Indian-British author and activist Arundhati Roy has been awarded the PEN Pinter Prize 2024 during a ceremony at the British Library in London on Thursday, October 10.
During her acceptance speech for the prize, Roy pledged to raise awareness about the ongoing struggles of Palestinians and announced that her portion of the prize money will be donated to the Palestinian Children‘s Relief Fund.
She also shows solidarity with political prisoners in India.
About PEN Pinter Prize
The PEN Pinter Prize was created in 2009 by human rights charity English PEN in memory of Nobel-Laureate playwright Harold Pinter.
The PEN Pinter Prize is awarded annually to a UK, Republic of Ireland, Commonwealth, or former Commonwealth writer whose literary merit and intellectual determination define the truth of our lives and societies.
The prize is shared with a Writer of Courage who has been beaten for expressing their beliefs.
Roy shares PEN Pinter Prize with Egyptian writer Alaa Abd el-Fattah
Roy has named British-Egyptian writer and activist Alaa Abd el-Fattah as the ‘Writer of Courage 2024’, with whom she will share the award, recognising his bravery in the face of ongoing imprisonment in Egypt.
Abd el-Fattah, a 42-year-old Egyptian activist, has been imprisoned for over five years in Egypt for his stance on freedom of expression.
In her address, Roy said, “Why did I choose the jailed writer and blogger Alaa Abd el-Fattah as the Writer of Courage to share the PEN Pinter Prize with? For the same reason that Egyptian authorities have chosen to keep him in prison for two more years instead of releasing him last month.
“Because his voice is as beautiful as it is dangerous.

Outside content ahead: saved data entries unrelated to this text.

===== config.mk =====
export PLATFORM = sky130hd
export DESIGN_NAME = line_transfer
export DESIGN_NICKNAME = d
export VERILOG_FILES = /design/src/verilog/cache_pkg.sv /design/src/verilog/bus_pkg.sv /design/src/verilog/line_transfer.sv
export VERILOG_INCLUDE_DIRS = /design/src /design/src/verilog
export SDC_FILE = /design/constraint.sdc
export NUM_CORES = 1
export LEC_CHECK = 0
export BUFFER_PORTS_ARGS = -buffer_cell sky130_fd_sc_hd__buf_2
export CORE_AREA = 2 2 85 87
export CTS_CLUSTER_SIZE = 25
export DETAILED_ROUTE_END_ITERATION = 8
export DIE_AREA = 0 0 87 89
export GPL_ROUTABILITY_DRIVEN = 0
export GPL_TIMING_DRIVEN = 1
export PLACE_DENSITY = 0.71
export SLEW_MARGIN = 15
export SYNTH_ARGS = -nofsm -noshare
export SYNTH_HDL_FRONTEND = slang
export SYNTH_SLANG_ARGS = --single-unit

===== constraint.sdc =====
create_clock -name clk -period 2.13 [get_ports clk]
set_input_delay 0.213 -clock clk [delete_from_list [all_inputs] [get_ports clk]]
set_output_delay 0.213 -clock clk [all_outputs]
set_load 0.01 [all_outputs]

===== src/verilog/cache_settings.svh =====
// geometry and bus width macros for the data cache, included by both packages and the RTL
`ifndef CACHE_SETTINGS_SVH
`define CACHE_SETTINGS_SVH

// address split is tag 31:14, index 13:6, word 5:2, byte 1:0
`define CACHE_ADDR_W 32

// 256 lines
`define CACHE_INDEX_W 8

// 16 words per line
`define CACHE_OFFSET_W 4

// what is left of the address above index and offset
`define CACHE_TAG_W 18

// cpu and memory bus data word
`define CACHE_WORD_W 32

// byte enables per word
`define CACHE_BYTES 4

// burst length of one write-back or refill
`define CACHE_LINE_WORDS 16

`endif

===== src/verilog/cache_pkg.sv =====
// cache-side types for the address split, stored tags, cpu request and response, and FSM states
`include "cache_settings.svh"

package cache_pkg;

	// byte select bits below the word offset
	localparam int BYTE_OFF_W = $clog2(`CACHE_BYTES);

	typedef logic [`CACHE_WORD_W-1:0] word_t;

	// one tag array entry
	typedef logic [`CACHE_TAG_W-1:0] tag_entry_t;

	// byte address seen as its cache fields
	typedef struct packed {
		logic [`CACHE_TAG_W-1:0]    tag;
		logic [`CACHE_INDEX_W-1:0]  index;
		logic [`CACHE_OFFSET_W-1:0] offset;
		logic [BYTE_OFF_W-1:0]      byte_off;
	} addr_fields_t;

	// one load or store from the cpu
	typedef struct packed {
		addr_fields_t             addr;
		logic                     we;
		logic [`CACHE_BYTES-1:0]  be;
		word_t                    wdata;
	} cpu_req_t;

	typedef struct packed {
		logic  addr_ok;
		logic  data_ok;
		word_t rdata;
	} cpu_rsp_t;

	// lookup takes two cycles, wb and refill wait for the burst engine
	typedef enum logic [1:0] {
		CTRL_IDLE   = 2'b00,
		CTRL_LOOKUP = 2'b01,
		CTRL_WB     = 2'b10,
		CTRL_REFILL = 2'b11
	} ctrl_state_t;

endpackage


===== src/verilog/bus_pkg.sv =====
// memory bus types for line bursts and the read or write direction, shared by RTL and memory model
`include "cache_settings.svh"

package bus_pkg;

	// rw encoding on the bus
	typedef enum logic {
		BUS_READ  = 1'b0,
		BUS_WRITE = 1'b1
	} bus_dir_t;

	// as stays high for the whole burst
	typedef struct packed {
		logic                     as;
		bus_dir_t                 rw;
		logic [`CACHE_ADDR_W-1:0] addr;
		cache_pkg::word_t         wdata;
	} bus_req_t;

	// one word moves on every cycle with ready high
	typedef struct packed {
		logic             ready;
		cache_pkg::word_t rdata;
	} bus_rsp_t;

endpackage


===== src/verilog/line_transfer.sv =====
// burst engine that moves one cache line between data RAM and memory bus, started by cache_ctrl
`include "cache_settings.svh"

module line_transfer (
	input  logic                                      clk,
	input  logic                                      reset,
	input  logic                                      start,
	input  bus_pkg::bus_dir_t                         dir,
	input  cache_pkg::addr_fields_t                   line_addr,
	input  logic [`CACHE_INDEX_W-1:0]                 index,
	output bus_pkg::bus_req_t                         bus_req,
	input  bus_pkg::bus_rsp_t                         bus_rsp,
	output logic [`CACHE_INDEX_W+`CACHE_OFFSET_W-1:0] ram_addr,
	output logic                                      ram_we,
	output cache_pkg::word_t                          ram_wdata,
	input  cache_pkg::word_t                          ram_rdata,
	output logic                                      busy,
	output logic                                      done
);

	// one extra bit so the count can reach the full line
	localparam int CNT_W = $clog2(`CACHE_LINE_WORDS) + 1;
	localparam logic [CNT_W-1:0] LINE_END = CNT_W'(`CACHE_LINE_WORDS);

	logic [CNT_W-1:0]            cnt;
	logic [CNT_W-1:0]            cnt_next;
	logic [`CACHE_OFFSET_W-1:0]  word_sel;
	// first busy cycle only fetches word 0, as waits for it
	logic                        primed;
	logic                        beat;
	bus_pkg::bus_dir_t           dir_q;
	cache_pkg::addr_fields_t     addr_q;
	logic [`CACHE_INDEX_W-1:0]   index_q;

	// a word moves when memory answers an active burst
	assign beat = bus_req.as && bus_rsp.ready;
	assign cnt_next = cnt + {{(CNT_W-1){1'b0}}, beat};

	always_ff @(posedge clk) begin
		if (reset) begin
			busy   <= 1'b0;
			primed <= 1'b0;
			done   <= 1'b0;
			cnt    <= '0;
		end else begin
			done <= busy && (cnt_next == LINE_END);
			if (start) begin
				busy   <= 1'b1;
				primed <= 1'b0;
				cnt    <= '0;
			end else if (busy) begin
				primed <= 1'b1;
				cnt    <= cnt_next;
				// as drops right after the last ready
				if (cnt_next == LINE_END) begin
					busy   <= 1'b0;
					primed <= 1'b0;
				end
			end
		end
	end

	// burst parameters held for the whole transfer
	always_ff @(posedge clk) begin
		if (start) begin
			dir_q           <= dir;
			index_q         <= index;
			addr_q          <= line_addr;
			addr_q.offset   <= '0;
			addr_q.byte_off <= '0;
		end
	end

	always_comb begin
		bus_req.as    = busy && primed;
		bus_req.rw    = dir_q;
		bus_req.addr  = addr_q;
		// ram output already holds the current word on write-back
		bus_req.wdata = ram_rdata;
	end

	// write-back reads one word ahead, refill writes the word on the bus
	assign word_sel = (dir_q == bus_pkg::BUS_WRITE) ? cnt_next[`CACHE_OFFSET_W-1:0]
		: cnt[`CACHE_OFFSET_W-1:0];
	assign ram_addr = {index_q, word_sel};
	assign ram_we = beat && (dir_q == bus_pkg::BUS_READ);
	assign ram_wdata = bus_rsp.rdata;

	assert property (@(posedge clk) disable iff (reset) cnt <= LINE_END);

endmodule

Because his understanding of what we are facing today is as sharp as a dagger’s edge.”
Lina Attalah, editor-in-chief of Egyptian news website Mada Masr, accepted the award on Abd el-Fattah’s behalf, highlighting his bravery in the pursuit of truth.

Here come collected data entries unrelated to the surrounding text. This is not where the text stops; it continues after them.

<file path="src/verilog/cache_settings.svh">
// geometry and bus width macros for the data cache, included by both packages and the RTL
`ifndef CACHE_SETTINGS_SVH
`define CACHE_SETTINGS_SVH

// address split is tag 31:14, index 13:6, word 5:2, byte 1:0
`define CACHE_ADDR_W 32

// 256 lines
`define CACHE_INDEX_W 8

// 16 words per line
`define CACHE_OFFSET_W 4

// what is left of the address above index and offset
`define CACHE_TAG_W 18

// cpu and memory bus data word
`define CACHE_WORD_W 32

// byte enables per word
`define CACHE_BYTES 4

// burst length of one write-back or refill
`define CACHE_LINE_WORDS 16

`endif
</file>
<file path="src/verilog/cache_pkg.sv">
// cache-side types for the address split, stored tags, cpu request and response, and FSM states
`include "cache_settings.svh"

package cache_pkg;

	// byte select bits below the word offset
	localparam int BYTE_OFF_W = $clog2(`CACHE_BYTES);

	typedef logic [`CACHE_WORD_W-1:0] word_t;

	// one tag array entry
	typedef logic [`CACHE_TAG_W-1:0] tag_entry_t;

	// byte address seen as its cache fields
	typedef struct packed {
		logic [`CACHE_TAG_W-1:0]    tag;
		logic [`CACHE_INDEX_W-1:0]  index;
		logic [`CACHE_OFFSET_W-1:0] offset;
		logic [BYTE_OFF_W-1:0]      byte_off;
	} addr_fields_t;

	// one load or store from the cpu
	typedef struct packed {
		addr_fields_t             addr;
		logic                     we;
		logic [`CACHE_BYTES-1:0]  be;
		word_t                    wdata;
	} cpu_req_t;

	typedef struct packed {
		logic  addr_ok;
		logic  data_ok;
		word_t rdata;
	} cpu_rsp_t;

	// lookup takes two cycles, wb and refill wait for the burst engine
	typedef enum logic [1:0] {
		CTRL_IDLE   = 2'b00,
		CTRL_LOOKUP = 2'b01,
		CTRL_WB     = 2'b10,
		CTRL_REFILL = 2'b11
	} ctrl_state_t;

endpackage

</file>
<file path="src/verilog/bus_pkg.sv">
// memory bus types for line bursts and the read or write direction, shared by RTL and memory model
`include "cache_settings.svh"

package bus_pkg;

	// rw encoding on the bus
	typedef enum logic {
		BUS_READ  = 1'b0,
		BUS_WRITE = 1'b1
	} bus_dir_t;

	// as stays high for the whole burst
	typedef struct packed {
		logic                     as;
		bus_dir_t                 rw;
		logic [`CACHE_ADDR_W-1:0] addr;
		cache_pkg::word_t         wdata;
	} bus_req_t;

	// one word moves on every cycle with ready high
	typedef struct packed {
		logic             ready;
		cache_pkg::word_t rdata;
	} bus_rsp_t;

endpackage

</file>
<file path="src/verilog/cache_ctrl.sv">
// cache FSM with valid and dirty bits, hit check and store merge, instantiated by d_cache
`include "cache_settings.svh"

module cache_ctrl (
	input  logic                                      clk,
	input  logic                                      reset,
	input  logic                                      start,
	input  cache_pkg::cpu_req_t                       req,
	input  cache_pkg::tag_entry_t                     tag_rdata,
	output logic                                      tag_we,
	output logic [`CACHE_INDEX_W+`CACHE_OFFSET_W-1:0] data_addr,
	input  cache_pkg::word_t                          data_rdata,
	output logic                                      data_we,
	output cache_pkg::word_t                          data_wdata,
	output logic                                      xfer_start,
	output bus_pkg::bus_dir_t                         xfer_dir,
	output cache_pkg::addr_fields_t                   xfer_line_addr,
	input  logic                                      xfer_done,
	output logic                                      addr_ok,
	output logic                                      data_ok
);

	localparam int LINES = 1 << `CACHE_INDEX_W;
	localparam int BYTE_W = `CACHE_WORD_W / `CACHE_BYTES;

	cache_pkg::ctrl_state_t state;
	// high in the second lookup cycle when both ram outputs are valid
	logic                   compare;
	logic [LINES-1:0]       valid;
	logic [LINES-1:0]       dirty;
	logic                   hit;
	logic                   in_lookup;
	cache_pkg::word_t       merged;

	assign in_lookup = (state == cache_pkg::CTRL_LOOKUP);
	assign hit = valid[req.addr.index] && (tag_rdata == req.addr.tag);

	// old word with the enabled store bytes replaced
	always_comb begin
		merged = data_rdata;
		for (int b = 0; b < `CACHE_BYTES; b++) begin
			if (req.be[b]) begin
				merged[b*BYTE_W +: BYTE_W] = req.wdata[b*BYTE_W +: BYTE_W];
			end
		end
	end

	assign addr_ok = (state == cache_pkg::CTRL_IDLE);
	// request word stays addressed through idle so rdata holds with data_ok
	assign data_addr = {req.addr.index, req.addr.offset};
	assign data_wdata = merged;
	assign data_we = in_lookup && compare && hit && req.we;
	// refill finishing installs the new tag
	assign tag_we = (state == cache_pkg::CTRL_REFILL) && xfer_done;

	// miss starts a burst, refill follows a finished write-back
	assign xfer_start = (in_lookup && compare && !hit)
		|| ((state == cache_pkg::CTRL_WB) && xfer_done);
	assign xfer_dir = (in_lookup && dirty[req.addr.index]) ? bus_pkg::BUS_WRITE
		: bus_pkg::BUS_READ;

	// victim line on write-back, requested line on refill
	always_comb begin
		xfer_line_addr = '0;
		xfer_line_addr.index = req.addr.index;
		if (xfer_dir == bus_pkg::BUS_WRITE) begin
			xfer_line_addr.tag = tag_rdata;
		end else begin
			xfer_line_addr.tag = req.addr.tag;
		end
	end

	always_ff @(posedge clk) begin
		if (reset) begin
			state   <= cache_pkg::CTRL_IDLE;
			compare <= 1'b0;
			data_ok <= 1'b0;
		end else begin
			// lookup always leaves after its compare cycle
			compare <= in_lookup && !compare;
			data_ok <= in_lookup && compare && hit;
			case (state)
				cache_pkg::CTRL_IDLE: begin
					if (start) begin
						state <= cache_pkg::CTRL_LOOKUP;
					end
				end
				cache_pkg::CTRL_LOOKUP: begin
					if (compare) begin
						if (hit) begin
							state <= cache_pkg::CTRL_IDLE;
						end else if (dirty[req.addr.index]) begin
							state <= cache_pkg::CTRL_WB;
						end else begin
							state <= cache_pkg::CTRL_REFILL;
						end
					end
				end
				cache_pkg::CTRL_WB: begin
					if (xfer_done) begin
						state <= cache_pkg::CTRL_REFILL;
					end
				end
				default: begin
					// look the request up again once the line is in
					if (xfer_done) begin
						state <= cache_pkg::CTRL_LOOKUP;
					end
				end
			endcase
		end
	end

	// fresh line is clean, a store hit marks it dirty
	always_ff @(posedge clk) begin
		if (reset) begin
			valid <= '0;
			dirty <= '0;
		end else if (tag_we) begin
			valid[req.addr.index] <= 1'b1;
			dirty[req.addr.index] <= 1'b0;
		end else if (data_we) begin
			dirty[req.addr.index] <= 1'b1;
		end
	end

	// a response needs the ram read cycle and the compare cycle of lookup
	assert property (@(posedge clk) disable iff (reset)
		data_ok |-> $past(state) == cache_pkg::CTRL_LOOKUP
			&& $past(state, 2) == cache_pkg::CTRL_LOOKUP);

endmodule

</file>
<file path="config.mk">
export PLATFORM = sky130hd
export DESIGN_NAME = cache_ctrl
export DESIGN_NICKNAME = d
export VERILOG_FILES = /design/src/verilog/cache_pkg.sv /design/src/verilog/bus_pkg.sv /design/src/verilog/cache_ctrl.sv
export VERILOG_INCLUDE_DIRS = /design/src /design/src/verilog
export SDC_FILE = /design/constraint.sdc
export NUM_CORES = 1
export LEC_CHECK = 0
export BUFFER_PORTS_ARGS = -buffer_cell sky130_fd_sc_hd__buf_2
export CAP_MARGIN = 20
export CORE_MARGIN = 10
export CORE_UTILIZATION = 60
export DETAILED_ROUTE_END_ITERATION = 8
export GPL_TIMING_DRIVEN = 1
export PLACE_DENSITY_LB_ADDON = 0.12
export RECOVER_POWER = 100
export SYNTH_ARGS = -nofsm -noshare
export SYNTH_HDL_FRONTEND = slang
export SYNTH_SLANG_ARGS = --single-unit
</file>
<file path="constraint.sdc">
create_clock -name clk -period 3.36 [get_ports clk]
set_clock_uncertainty 0.2 [all_clocks]
set_input_delay 0 -clock clk [delete_from_list [all_inputs] [get_ports clk]]
set_output_delay 0 -clock clk [all_outputs]
set_load 0.03 [all_outputs]
</file>
# Word level (Yosys, flattened, before mapping)
# Cells that the tools add are included.
# word_totals
register_bits,516
input_bits,123
output_inout_bits,82
# classes
order_cmp,2
eq_ne,7
n_reduce_logical,17
bitwise_logic,4
mux,21
# op_table
operator,count
$mux 256,2
$or 256x256->256,2
$and 256x256->256,1
$not 256->256,1
$mux 8,4
$eq 18x18->1,1
$mux 18,1
$bmux 1 s8,2
$logic_and 1x1->1,10
$mux 2,5
$lt 8x9->1 const B,1
$demux 1 s8,1
$ge 8x1->1 const B,1
$ne 2x2->1 const B,3
$pmux 2 s3,1
$mux 1,5
$eq 2x2->1 const B,2
$reduce_and 4->1,1
$reduce_bool 3->1,1
$eq 2x1->1 const B,1
$logic_not 1->1,2
$logic_not 2->1,1
$reduce_bool 2->1,1
$logic_or 1x1->1,1

# Longest topological paths before layout
# depth
word_depth,7
ltp_mapped,14

# Worst setup path before layout
# No wires, ideal clock.
# synth_path
path_type,input to output
from,input req[43] (netlist name)
to,output xfer_line_addr[14] (netlist name)
n_path_buf,4
cell_stages,10
arrival_ps,3032
required_ps,3160
setup_slack_ps,128
path_cell_list,buf_6 -> buf_2 -> buf_2 -> mux4_2 -> mux2i_1 -> o22ai_1 -> a2111o_1 -> o31ai_4 -> buf_6 -> mux2_1
# synth_lines
item,line_no,text
start: declaration,cache_ctrl.sv:8,"input cache_pkg::cpu_req_t req,"
end: declaration,cache_ctrl.sv:17,"output cache_pkg::addr_fields_t xfer_line_addr,"

==> summary.md <==
| Metric | Value |
|---|---|
| Global-route wire length before repair | `133000 µm` |
| Max-Cap Viols | `0` |
| Synth Flop Type | `dfxtp_1` |
| Cell variety after synth | `61` |
| Number of remaining DRC errors | `0` |
| Ys async rst share | `0` |
| Post-synth EDFFs | `0` |
| Final period util | `1.15` |
| Total GRT Usage | `0.335` |
| # rows | `75` |
| Crit path max-delay cell type | `mux4_2` |
| Detailed Routing Iterations Pass 1 | `6` |
| Synthesized area | `25400 µm²` |
| #FFs+latches synth | `around 520` |
| Cell Pwr Density | `460 nW/µm²` |
| WP data arrival | `~3.7 ns` |
| Comb power frac | `0.121` |
| Static Leakage | `11.3 nW` |
| Share of layout cells above drive strength 1 | `0.209` |
| RSZ-0062 raised after global routing | `yes` |
| Largest net degree at the start of global routing | `254` |
| Maximum clock insertion buffer count | `3` |
| Critical path endpoint category | `output pin` |
| Setup crit start kind | `register` |
| Status | `finished, violations left` |
| Port bufs | `188` |
| CP required | `3.16 ns` |
| CORE AREA | `41900 µm²` |
| Vias in the first global route | `approximately 23000` |
| Initial core utilization | `0.606` |
| Initial antenna violation count | `2` |
| Area grow syn2layout | `16.0%` |
| Register area share after synthesis | `0.406` |
| Clock root buffer | `clkbuf_16` |
| Clock Latency Late Sink | `0.61 ns` |
| Final wirelength | `88800 µm` |
| Cell mode on critical path | `buf_6` |
| Final ANT Viol Nets | `0` |
| Max Transition Viols Final | `0` |
| Die Span X | `roughly 230 µm` |
| CTS tree | `built` |
| Kind of critical path | `reg -> out` |
| CP Max Fanout | `5` |
| CTS H-tree lvls | `2` |
| Tmin final | `about 3.9 ns` |
| Register share of total power | `0.452` |
| # setup viols final | `91` |
| Failing checks | `setup timing` |
| Via count | `23563` |
| Crit path cell chain | `mux4_2 > mux4_2 > mux2i_1 > o22ai_1 > a2111o_1 > o31ai_4 > buf_6 > buf_6 > clkbuf_16 > mux2_4 > buf_6` |
| Num CTS Buffers | `53` |
| IO Pins | `205` |
| Fmax | `about 260 MHz` |
| Psw | `3.53 mW` |
| Final hold vios | `0` |
| Fin worst setup slack | `-0.518 ns` |
| Clock power share | `0.427` |
| Synthesis Warnings | `0` |
| Internal power | `between 10 and 15 mW` |
| Worst hold path type | `in -> reg` |
| GR Overflow Total | `0` |
| # nets final | `3057` |
| Worst R2R Setup Slack | `-0.12 ns` |
| Die H | `~230 µm` |
| Syn Area/Cell | `a little over 9 µm²` |
| Design Area, Final | `between 20000 and 30000 µm²` |
| Cells after Synth | `2807` |
| Hold_ws | `0.102 ns` |
| Wire length per cell | `25.3 µm` |
| Worst slew pin tran | `1.43 ns` |
| Max_slew headroom | `0.0487` |
| Setup TNS | `-11.95 ns` |
| Clk sink count | `516` |
| Sw frac | `0.260` |
| Worst-path clk slew | `0.06 ns` |
| Iteration-0 DRC Markers | `around 3200` |
| Vias per cell | `about 6.7` |
| Dpl hpwl | `around 58000 µm` |
| Setup WS pre-CTS | `-0.138 ns` |
| GP Congestion | `between 0.9 and 1` |
| Die ar. | `between 50000 and 60000 µm²` |
| Placed Area | `between 20000 and 30000 µm²` |
| Peak VDD IR | `350 µV` |
| CP max stage delay | `0.52 ns` |
metrics by stage:
stage | total power [mW] | utilization | std cells
2_1_floorplan | 7.22 | - | 2812
3_3_place_gp | 7.71 | 0.654 | 3393
3_5_place_dp | 7.73 | 0.654 | 3393
4_1_cts | 13.6 | 0.704 | 3500
5_1_grt | 13.9 | 0.703 | 3508
6_report | 13.6 | 0.703 | 3508
area by class of cell:
type,instances,area (µm²)
multi-input cells,1976,13900
fillers,3208,12500
flip-flops and latches,516,10300
repair buffers,374,2820
clock buffers,73,1530
well taps,539,674
clock inverters,19,153
inverters,9,33.8
diodes,2,5.00
routing by layer:
metal | share of wire | routed length (µm) | up-vias | track usage
met4 | 0.048 | 4230 | 0 | 0.164
met1 | 0.39 | 34400 | 11408 | 0.437
li1 | - | - | 10389 | -
met3 | 0.12 | 11100 | 265 | 0.0854
met2 | 0.44 | 39200 | 1501 | 0.508
met5 | 0 | 0 | - | 0
placed cells by master (no fill, tap or decap), types with 42 or more instances in the layout:
cell	n
mux4_2	126
nand2_1	52
a21oi_1	267
buf_4	124
nand3_1	55
dfxtp_1	516
nor3_1	131
mux2_2	50
buf_2	119
clkbuf_16	54
clkbuf_1	61
a21boi_0	45
nand4_1	130
a22oi_1	214
nand2b_1	266
nand4b_1	42
nor2_1	404
path summary, 6_finish.rpt:
check / start / end / depth (start not counted)
max reg2reg: state[0] / valid[1] / 10
min: req[48] / register / 4
max: register / xfer_line_addr[19] / 11
min reg2reg: valid[189] / valid[189] / 2
worst max-delay path: cells and delay by family (launching register included):
family / cells / cell delay, ns
mux: 4 / 1.51
buf+inv: 4 / 0.56
flops: 1 / 0.32
compound gates: 3 / 0.68
Yosys cell counts (all sizes together) (3+ instances only):
master / instances / area (µm²)
ha: 4 / 50.1
buf: 97 / 557
a21oi: 267 / 1340
a211oi: 9 / 67.6
mux4: 126 / 2840
o41ai: 3 / 26.3
nand3: 55 / 275
a31oi: 4 / 25.0
nor2: 413 / 1550
xnor2: 16 / 140
nor4: 7 / 43.8
a22oi: 214 / 1610
o21ai: 5 / 25.0
clkbuf: 214 / 803
o311ai: 4 / 35.0
dfxtp: 516 / 10300
o211ai: 3 / 22.5
or2: 3 / 18.8
nor3: 139 / 696
mux2i: 30 / 300
and2: 4 / 25.0
nand2: 53 / 199
inv: 9 / 33.8
nand4b: 42 / 368
mux2: 64 / 721
nand4: 130 / 813
a21boi: 45 / 338
nor2b: 22 / 138
nand3b: 3 / 22.5
o22ai: 6 / 37.5
nand2b: 266 / 1660
power groups by stage:
stage	Clock (mW)	Sequential [mW]	Combinational, mW
2_1_floorplan	0	6.27	0.950
3_3_place_gp	0	6.27	1.44
3_5_place_dp	0	6.27	1.46
4_1_cts	5.84	6.14	1.58
5_1_grt	6.07	6.14	1.70
6_report	5.80	6.14	1.64
what timing repair did:
action / in CTS / in global routing
endpoints found under the hold margin: 139 / 0
setup endpoints to repair: 21 / 21
gates resized for setup: 66 / 12
gates cloned: 1 / 2
hold buffers: 12 / 0
pin swaps: 5 / 1
setup buffers: 3 / 5
cell families (layout without fill, tap and decap cells):
| group | Yosys count | in the layout | synth area share |
|---|---|---|---|
| AOI/OAI and AO/OA | 582 | 582 | 0.147 |
| xor gates and xnor gates | 18 | 18 | 0.00620 |
| adders and majority gates | 4 | 4 | 0.00197 |
| buffers and inverters | 320 | 475 | 0.0548 |
| DFF | 516 | 516 | 0.406 |
| muxes | 220 | 220 | 0.152 |
| other | 1 | 8 | 0.000148 |
| and+or+nand+nor | 1146 | 1146 | 0.232 |
(Power assumes the default switching activity.)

“In his writing, his newspaper articles, social media posts and prison letters, Alaa was finding the truth in and through language; and he has always been doing it not as a self-serving act of contemplation, but as an invitation to learn, think along and move on with it,” Attalah said.
Naomi Klein, an author and columnist for the Guardian US, also spoke at the event, praising Abd el-Fattah who “embodies the relentless courage and intellectual depth that Arundhati Roy herself so powerfully represents, making her selection of him as the writer of courage profoundly fitting.”